**WORK TO COMPLETE**: Begin at the top of the records and copy each line exactly. The line containing "divisor_i) : w_shift[XLEN-1:0];" is the last one to include.

**SOURCE DATA**:
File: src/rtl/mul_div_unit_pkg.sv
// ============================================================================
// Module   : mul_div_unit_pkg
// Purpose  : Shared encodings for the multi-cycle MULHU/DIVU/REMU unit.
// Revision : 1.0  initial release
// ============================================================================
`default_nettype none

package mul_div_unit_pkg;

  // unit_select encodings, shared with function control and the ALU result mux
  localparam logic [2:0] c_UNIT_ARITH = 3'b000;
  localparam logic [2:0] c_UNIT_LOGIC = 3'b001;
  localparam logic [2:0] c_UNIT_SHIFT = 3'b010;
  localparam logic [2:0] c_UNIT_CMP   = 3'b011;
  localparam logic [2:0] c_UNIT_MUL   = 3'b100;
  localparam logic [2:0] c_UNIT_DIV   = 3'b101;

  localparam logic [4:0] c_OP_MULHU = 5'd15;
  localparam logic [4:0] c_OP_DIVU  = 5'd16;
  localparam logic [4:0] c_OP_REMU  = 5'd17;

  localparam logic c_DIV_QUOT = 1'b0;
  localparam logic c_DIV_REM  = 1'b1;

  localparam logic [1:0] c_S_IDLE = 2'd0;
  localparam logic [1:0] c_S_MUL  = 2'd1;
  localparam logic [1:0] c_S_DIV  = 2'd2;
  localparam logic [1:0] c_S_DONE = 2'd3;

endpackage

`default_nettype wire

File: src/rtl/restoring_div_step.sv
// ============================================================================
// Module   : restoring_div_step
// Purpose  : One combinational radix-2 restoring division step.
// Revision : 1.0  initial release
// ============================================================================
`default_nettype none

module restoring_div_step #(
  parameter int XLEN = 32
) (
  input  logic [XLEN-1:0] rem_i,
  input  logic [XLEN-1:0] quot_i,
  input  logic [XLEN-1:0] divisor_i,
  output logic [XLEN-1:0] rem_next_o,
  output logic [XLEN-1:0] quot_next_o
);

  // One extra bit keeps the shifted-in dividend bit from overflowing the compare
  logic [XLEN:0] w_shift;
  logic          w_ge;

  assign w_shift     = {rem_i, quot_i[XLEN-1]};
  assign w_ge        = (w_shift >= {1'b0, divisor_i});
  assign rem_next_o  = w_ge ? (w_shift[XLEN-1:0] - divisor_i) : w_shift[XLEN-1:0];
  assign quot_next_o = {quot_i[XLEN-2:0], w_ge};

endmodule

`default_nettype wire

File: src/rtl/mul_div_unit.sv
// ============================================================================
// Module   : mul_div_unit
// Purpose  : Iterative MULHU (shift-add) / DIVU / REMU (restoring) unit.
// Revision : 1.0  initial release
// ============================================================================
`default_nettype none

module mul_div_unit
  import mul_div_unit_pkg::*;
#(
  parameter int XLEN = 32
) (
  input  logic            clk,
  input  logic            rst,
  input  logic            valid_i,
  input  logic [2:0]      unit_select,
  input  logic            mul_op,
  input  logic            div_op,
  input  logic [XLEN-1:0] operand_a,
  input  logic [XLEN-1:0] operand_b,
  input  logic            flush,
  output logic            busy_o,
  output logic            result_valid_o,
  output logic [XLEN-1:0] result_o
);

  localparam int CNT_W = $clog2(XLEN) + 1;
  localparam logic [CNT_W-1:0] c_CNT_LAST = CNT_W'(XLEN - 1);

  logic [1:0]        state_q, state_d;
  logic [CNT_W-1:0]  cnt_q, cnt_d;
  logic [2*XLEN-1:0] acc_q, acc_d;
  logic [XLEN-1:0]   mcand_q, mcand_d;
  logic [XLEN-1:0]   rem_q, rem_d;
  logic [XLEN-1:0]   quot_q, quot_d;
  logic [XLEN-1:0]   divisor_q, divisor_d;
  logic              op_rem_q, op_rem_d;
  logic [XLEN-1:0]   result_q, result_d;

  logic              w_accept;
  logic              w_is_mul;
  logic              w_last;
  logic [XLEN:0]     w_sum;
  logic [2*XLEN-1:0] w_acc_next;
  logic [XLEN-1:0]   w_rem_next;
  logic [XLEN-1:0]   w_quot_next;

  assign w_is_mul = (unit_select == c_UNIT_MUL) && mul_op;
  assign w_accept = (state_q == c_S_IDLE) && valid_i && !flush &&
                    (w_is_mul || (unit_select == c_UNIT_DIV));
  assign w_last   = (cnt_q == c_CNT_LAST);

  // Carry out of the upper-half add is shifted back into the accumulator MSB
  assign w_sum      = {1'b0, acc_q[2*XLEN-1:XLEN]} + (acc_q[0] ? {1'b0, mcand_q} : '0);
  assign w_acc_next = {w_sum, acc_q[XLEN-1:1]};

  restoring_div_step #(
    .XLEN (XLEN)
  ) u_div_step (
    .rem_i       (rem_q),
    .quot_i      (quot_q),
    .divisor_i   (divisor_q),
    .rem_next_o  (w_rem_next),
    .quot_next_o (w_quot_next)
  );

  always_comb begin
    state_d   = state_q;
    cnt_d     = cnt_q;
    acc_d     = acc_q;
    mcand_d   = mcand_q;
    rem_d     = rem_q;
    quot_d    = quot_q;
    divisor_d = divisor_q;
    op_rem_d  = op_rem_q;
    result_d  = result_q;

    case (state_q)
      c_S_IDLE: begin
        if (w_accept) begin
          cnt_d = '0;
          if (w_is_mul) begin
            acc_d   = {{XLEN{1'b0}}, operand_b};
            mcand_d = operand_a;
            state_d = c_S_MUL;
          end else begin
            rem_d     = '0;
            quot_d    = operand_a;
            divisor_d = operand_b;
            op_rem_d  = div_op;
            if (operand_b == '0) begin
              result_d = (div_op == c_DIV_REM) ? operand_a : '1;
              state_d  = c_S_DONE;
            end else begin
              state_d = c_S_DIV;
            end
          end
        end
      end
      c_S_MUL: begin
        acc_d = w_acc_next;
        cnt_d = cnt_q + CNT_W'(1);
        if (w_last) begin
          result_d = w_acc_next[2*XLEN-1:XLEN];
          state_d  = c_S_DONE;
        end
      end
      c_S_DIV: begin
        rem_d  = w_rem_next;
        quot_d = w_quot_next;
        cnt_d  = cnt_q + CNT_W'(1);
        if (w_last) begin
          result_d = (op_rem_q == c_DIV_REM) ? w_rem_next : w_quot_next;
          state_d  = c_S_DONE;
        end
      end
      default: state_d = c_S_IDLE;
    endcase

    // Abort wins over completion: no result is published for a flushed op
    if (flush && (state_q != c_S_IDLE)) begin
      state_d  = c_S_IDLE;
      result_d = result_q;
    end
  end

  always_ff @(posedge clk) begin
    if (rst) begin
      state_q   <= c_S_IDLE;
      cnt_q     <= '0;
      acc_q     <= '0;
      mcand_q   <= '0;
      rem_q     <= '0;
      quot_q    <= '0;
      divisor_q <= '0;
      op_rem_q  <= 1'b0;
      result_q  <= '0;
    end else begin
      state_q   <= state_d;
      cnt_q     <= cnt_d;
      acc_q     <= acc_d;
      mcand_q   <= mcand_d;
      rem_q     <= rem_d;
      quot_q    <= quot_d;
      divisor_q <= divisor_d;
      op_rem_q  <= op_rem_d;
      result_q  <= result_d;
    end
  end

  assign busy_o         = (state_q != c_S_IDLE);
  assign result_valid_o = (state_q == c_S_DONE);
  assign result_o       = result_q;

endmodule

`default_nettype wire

**WRITTEN ANSWER**:
File: src/rtl/mul_div_unit_pkg.sv
// ============================================================================
// Module   : mul_div_unit_pkg
// Purpose  : Shared encodings for the multi-cycle MULHU/DIVU/REMU unit.
// Revision : 1.0  initial release
// ============================================================================
`default_nettype none

package mul_div_unit_pkg;

  // unit_select encodings, shared with function control and the ALU result mux
  localparam logic [2:0] c_UNIT_ARITH = 3'b000;
  localparam logic [2:0] c_UNIT_LOGIC = 3'b001;
  localparam logic [2:0] c_UNIT_SHIFT = 3'b010;
  localparam logic [2:0] c_UNIT_CMP   = 3'b011;
  localparam logic [2:0] c_UNIT_MUL   = 3'b100;
  localparam logic [2:0] c_UNIT_DIV   = 3'b101;

  localparam logic [4:0] c_OP_MULHU = 5'd15;
  localparam logic [4:0] c_OP_DIVU  = 5'd16;
  localparam logic [4:0] c_OP_REMU  = 5'd17;

  localparam logic c_DIV_QUOT = 1'b0;
  localparam logic c_DIV_REM  = 1'b1;

  localparam logic [1:0] c_S_IDLE = 2'd0;
  localparam logic [1:0] c_S_MUL  = 2'd1;
  localparam logic [1:0] c_S_DIV  = 2'd2;
  localparam logic [1:0] c_S_DONE = 2'd3;

endpackage

`default_nettype wire

File: src/rtl/restoring_div_step.sv
// ============================================================================
// Module   : restoring_div_step
// Purpose  : One combinational radix-2 restoring division step.
// Revision : 1.0  initial release
// ============================================================================
`default_nettype none

module restoring_div_step #(
  parameter int XLEN = 32
) (
  input  logic [XLEN-1:0] rem_i,
  input  logic [XLEN-1:0] quot_i,
  input  logic [XLEN-1:0] divisor_i,
  output logic [XLEN-1:0] rem_next_o,
  output logic [XLEN-1:0] quot_next_o
);

  // One extra bit keeps the shifted-in dividend bit from overflowing the compare
  logic [XLEN:0] w_shift;
  logic          w_ge;

  assign w_shift     = {rem_i, quot_i[XLEN-1]};
  assign w_ge        = (w_shift >= {1'b0, divisor_i});
  assign rem_next_o  = w_ge ? (w_shift[XLEN-1:0] - divisor_i) : w_shift[XLEN-1:0];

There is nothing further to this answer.